For implementation example see ostream_logger_t.
request_handler_t
request_handler_t
- is a key type for request handling process.
It must be a function-object with the following invocation interface:
template<typename User_Data>
restinio::request_handling_status_t
handler( restinio::generic_request_handle_t<User_Data> req );
See Request handler for more details.
strand_t
strand_t
provides serialized callback invocation for events of a specific
connection. There are two option for strand_t
: asio::strand<asio::executor>
or asio::executor
.
By default asio::strand<asio::executor>
is used,
it guarantees serialized chain of callback invocation.
But if asio::io_context
runs on a single thread there is no need
to use asio::strand
because there is no way to run callbacks in parallel.

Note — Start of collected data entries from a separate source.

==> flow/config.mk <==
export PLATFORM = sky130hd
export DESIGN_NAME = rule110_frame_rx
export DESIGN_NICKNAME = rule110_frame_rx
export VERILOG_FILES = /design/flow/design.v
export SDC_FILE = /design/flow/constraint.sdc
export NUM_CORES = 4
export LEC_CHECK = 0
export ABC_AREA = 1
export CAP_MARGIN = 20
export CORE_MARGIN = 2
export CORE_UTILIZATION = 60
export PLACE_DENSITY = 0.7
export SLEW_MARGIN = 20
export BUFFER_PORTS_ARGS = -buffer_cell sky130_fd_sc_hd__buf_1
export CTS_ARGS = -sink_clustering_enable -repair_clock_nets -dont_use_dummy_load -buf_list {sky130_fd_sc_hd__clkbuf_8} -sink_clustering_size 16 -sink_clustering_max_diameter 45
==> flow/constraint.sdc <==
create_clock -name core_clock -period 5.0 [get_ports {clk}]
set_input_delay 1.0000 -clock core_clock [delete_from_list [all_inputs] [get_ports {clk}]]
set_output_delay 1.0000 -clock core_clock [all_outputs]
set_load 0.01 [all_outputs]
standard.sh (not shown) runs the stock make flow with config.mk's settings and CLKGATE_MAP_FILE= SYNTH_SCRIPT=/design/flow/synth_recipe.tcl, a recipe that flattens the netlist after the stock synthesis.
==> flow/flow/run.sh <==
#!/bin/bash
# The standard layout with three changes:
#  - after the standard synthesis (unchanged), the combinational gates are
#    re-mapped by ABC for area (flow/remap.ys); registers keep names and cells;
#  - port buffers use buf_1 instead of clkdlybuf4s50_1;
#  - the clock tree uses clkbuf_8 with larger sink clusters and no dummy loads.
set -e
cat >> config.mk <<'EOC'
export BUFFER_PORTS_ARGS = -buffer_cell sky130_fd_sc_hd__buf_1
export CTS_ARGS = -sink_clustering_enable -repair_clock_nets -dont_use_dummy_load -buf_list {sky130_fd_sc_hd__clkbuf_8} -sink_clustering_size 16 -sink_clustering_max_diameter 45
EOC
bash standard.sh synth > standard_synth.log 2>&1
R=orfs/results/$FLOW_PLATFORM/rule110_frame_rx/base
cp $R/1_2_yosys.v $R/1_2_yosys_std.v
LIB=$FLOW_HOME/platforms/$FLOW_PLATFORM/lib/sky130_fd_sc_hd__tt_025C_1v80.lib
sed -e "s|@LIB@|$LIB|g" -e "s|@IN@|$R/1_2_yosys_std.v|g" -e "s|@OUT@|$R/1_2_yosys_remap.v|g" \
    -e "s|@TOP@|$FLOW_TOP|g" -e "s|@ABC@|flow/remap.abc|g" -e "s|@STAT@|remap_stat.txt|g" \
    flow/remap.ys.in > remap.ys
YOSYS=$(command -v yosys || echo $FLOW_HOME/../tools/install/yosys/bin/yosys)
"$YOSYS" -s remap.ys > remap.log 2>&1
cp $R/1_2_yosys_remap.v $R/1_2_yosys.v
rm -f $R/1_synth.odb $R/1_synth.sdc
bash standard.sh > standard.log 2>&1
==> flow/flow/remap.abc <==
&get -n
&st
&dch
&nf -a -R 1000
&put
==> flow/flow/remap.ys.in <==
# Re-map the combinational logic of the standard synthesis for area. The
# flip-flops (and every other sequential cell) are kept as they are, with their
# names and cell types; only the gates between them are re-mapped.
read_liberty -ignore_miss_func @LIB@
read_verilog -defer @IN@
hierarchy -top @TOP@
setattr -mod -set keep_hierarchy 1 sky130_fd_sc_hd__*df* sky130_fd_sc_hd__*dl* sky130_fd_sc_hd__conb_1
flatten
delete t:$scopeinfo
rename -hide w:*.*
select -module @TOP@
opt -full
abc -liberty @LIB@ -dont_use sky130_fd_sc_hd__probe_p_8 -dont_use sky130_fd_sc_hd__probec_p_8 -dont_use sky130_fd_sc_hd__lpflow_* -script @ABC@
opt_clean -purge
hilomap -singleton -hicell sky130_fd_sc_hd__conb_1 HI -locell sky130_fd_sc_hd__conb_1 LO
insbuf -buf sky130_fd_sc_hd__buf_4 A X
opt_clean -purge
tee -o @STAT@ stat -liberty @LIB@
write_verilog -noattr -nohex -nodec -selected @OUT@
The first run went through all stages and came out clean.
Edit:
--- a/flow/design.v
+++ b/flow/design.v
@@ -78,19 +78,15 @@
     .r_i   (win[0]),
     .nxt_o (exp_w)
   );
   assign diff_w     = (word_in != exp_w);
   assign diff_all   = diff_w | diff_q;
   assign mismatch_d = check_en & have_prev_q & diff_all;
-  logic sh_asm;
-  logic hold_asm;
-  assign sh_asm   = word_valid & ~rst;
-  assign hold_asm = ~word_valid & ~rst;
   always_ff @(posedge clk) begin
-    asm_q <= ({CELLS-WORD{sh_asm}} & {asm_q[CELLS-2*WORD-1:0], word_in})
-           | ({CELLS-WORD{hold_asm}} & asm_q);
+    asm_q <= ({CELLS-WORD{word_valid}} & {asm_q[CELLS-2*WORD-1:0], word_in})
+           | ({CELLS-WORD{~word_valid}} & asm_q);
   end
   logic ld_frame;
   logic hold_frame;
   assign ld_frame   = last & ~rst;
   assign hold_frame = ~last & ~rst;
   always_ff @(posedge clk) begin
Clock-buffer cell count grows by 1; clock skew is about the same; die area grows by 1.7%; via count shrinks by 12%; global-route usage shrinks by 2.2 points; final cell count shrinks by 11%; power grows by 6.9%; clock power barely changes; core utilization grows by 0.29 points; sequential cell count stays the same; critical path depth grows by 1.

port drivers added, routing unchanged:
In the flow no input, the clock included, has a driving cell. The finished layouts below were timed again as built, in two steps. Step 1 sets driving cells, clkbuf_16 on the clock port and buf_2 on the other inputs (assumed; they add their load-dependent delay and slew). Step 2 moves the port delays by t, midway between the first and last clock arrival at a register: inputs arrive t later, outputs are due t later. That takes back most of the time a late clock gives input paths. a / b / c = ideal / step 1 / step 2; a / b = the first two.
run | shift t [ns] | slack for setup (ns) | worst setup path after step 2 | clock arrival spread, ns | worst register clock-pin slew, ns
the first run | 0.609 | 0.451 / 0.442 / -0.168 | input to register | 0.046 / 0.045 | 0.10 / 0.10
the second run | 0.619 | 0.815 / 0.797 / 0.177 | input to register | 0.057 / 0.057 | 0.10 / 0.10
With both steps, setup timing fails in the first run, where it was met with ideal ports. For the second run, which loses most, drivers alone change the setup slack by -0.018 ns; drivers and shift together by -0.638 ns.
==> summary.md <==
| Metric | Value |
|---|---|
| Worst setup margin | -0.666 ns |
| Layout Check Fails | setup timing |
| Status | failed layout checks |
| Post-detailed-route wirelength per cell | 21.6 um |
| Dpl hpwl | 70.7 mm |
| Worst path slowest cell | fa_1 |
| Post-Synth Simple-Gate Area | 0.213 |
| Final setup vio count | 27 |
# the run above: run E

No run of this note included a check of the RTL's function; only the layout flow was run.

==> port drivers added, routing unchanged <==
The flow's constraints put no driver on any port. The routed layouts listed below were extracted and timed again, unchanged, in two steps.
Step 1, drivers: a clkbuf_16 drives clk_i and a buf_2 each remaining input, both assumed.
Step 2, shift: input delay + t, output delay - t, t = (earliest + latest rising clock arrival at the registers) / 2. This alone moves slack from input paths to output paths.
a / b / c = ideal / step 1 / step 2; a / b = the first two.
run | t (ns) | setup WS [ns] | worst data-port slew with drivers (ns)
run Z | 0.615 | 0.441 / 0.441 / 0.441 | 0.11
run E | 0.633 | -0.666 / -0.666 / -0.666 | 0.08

So in such cases, it is enough to use asio::executor
directly and
eliminate the overhead of asio::strand
.
stream_socket_t
stream_socket_t
allows to customize underlying socket type,
so it possible to create https server using identical interface (see TLS support).
http_method_mapper_t
Since v.0.5.0 RESTinio allows to used customized versions of http_parser
libraries. It means that a customized http_parser can support some additional
HTTP methods. For example, someone can fork http_parser and add support for
ENCODE and DECODE custom methods to that fork. Type http_method_mapper_t
allows to bring the support of that custom methods to RESTinio.
A user-supplied http_method_mapper_t
type should contain one static and
public method from_nodejs
with the following signature:
static restinio::http_method_id_t
from_nodejs( int http_parser_code ) noexcept;
Method from_nodejs
will be called when RESTinio receives HTTP method code
from http_parser. Value returned this method will be stored in http_request_header_t
object associated with the corresponding request.
By default http_method_mapper_t
is just a typedef for
restinio::default_http_methods_t
type. A user have to define its
http_method_mapper_t
only if a customized http_parser is used and that
parser introduces new non-standard HTTP methods.
An example of customization of RESTinio to use non-standard HTTP methods can look like that:
// Definitions of new HTTP methods.
constexpr const restinio::http_method_id_t http_encode{HTTP_ENCODE, "ENCODE"};
constexpr const restinio::http_method_id_t http_decode{HTTP_DECODE, "DECODE"};
// Definition of custom http_method_mapper.
struct my_http_method_mapper {
inline static constexpr restinio::http_method_id_t
from_nodejs(int code) noexcept {
switch(code) {
case HTTP_ENCODE: return http_encode;
case HTTP_DECODE: return http_decode;
default: return restinio::default_http_methods_t::from_nodejs(code);
}
}
};
connection_state_listener_t
This type allows to specify what type of connection state listener should be
used for RESTinio’s server. By default the value
restinio::connection_state::noop_listener_t
is used.
See Connection state listener for more details.
ip_blocker_t
This type allows to specify what type of IP-blocker should be
used for RESTinio’s server. By default the value
restinio::ip_blocker::noop_ip_blocker_t
is used.
See IP-blocker for more details.
extra_data_factory_t
If a user wants to incorporate some extra-data into a request object then
he/she have to define own extra-data-factory type and specify the name of
that type as extra_data_factory_t
inside Traits.
See Extra-data in request object for more details.